→ What is needed
Every line in the entries where "enum" is found should be copied.

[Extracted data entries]
============

[src/rtl/shift_reg_burst_pkg.sv]
// Shared definitions for the universal shift register: step modes and
// burst-engine states.
package shift_reg_burst_pkg;

  typedef enum logic [2:0] {
    MODE_HOLD = 3'd0,
    MODE_SHL  = 3'd1,
    MODE_SHR  = 3'd2,
    MODE_ROL  = 3'd3,
    MODE_ROR  = 3'd4,
    MODE_ASR  = 3'd5,
    MODE_LOAD = 3'd6,
    MODE_RSVD = 3'd7
  } mode_e;

  typedef enum logic [1:0] {
    ST_IDLE = 2'd0,
    ST_RUN  = 2'd1,
    ST_FIN  = 2'd2
  } state_e;

endpackage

============

→ The answer
  typedef enum logic [2:0] {
  typedef enum logic [1:0] {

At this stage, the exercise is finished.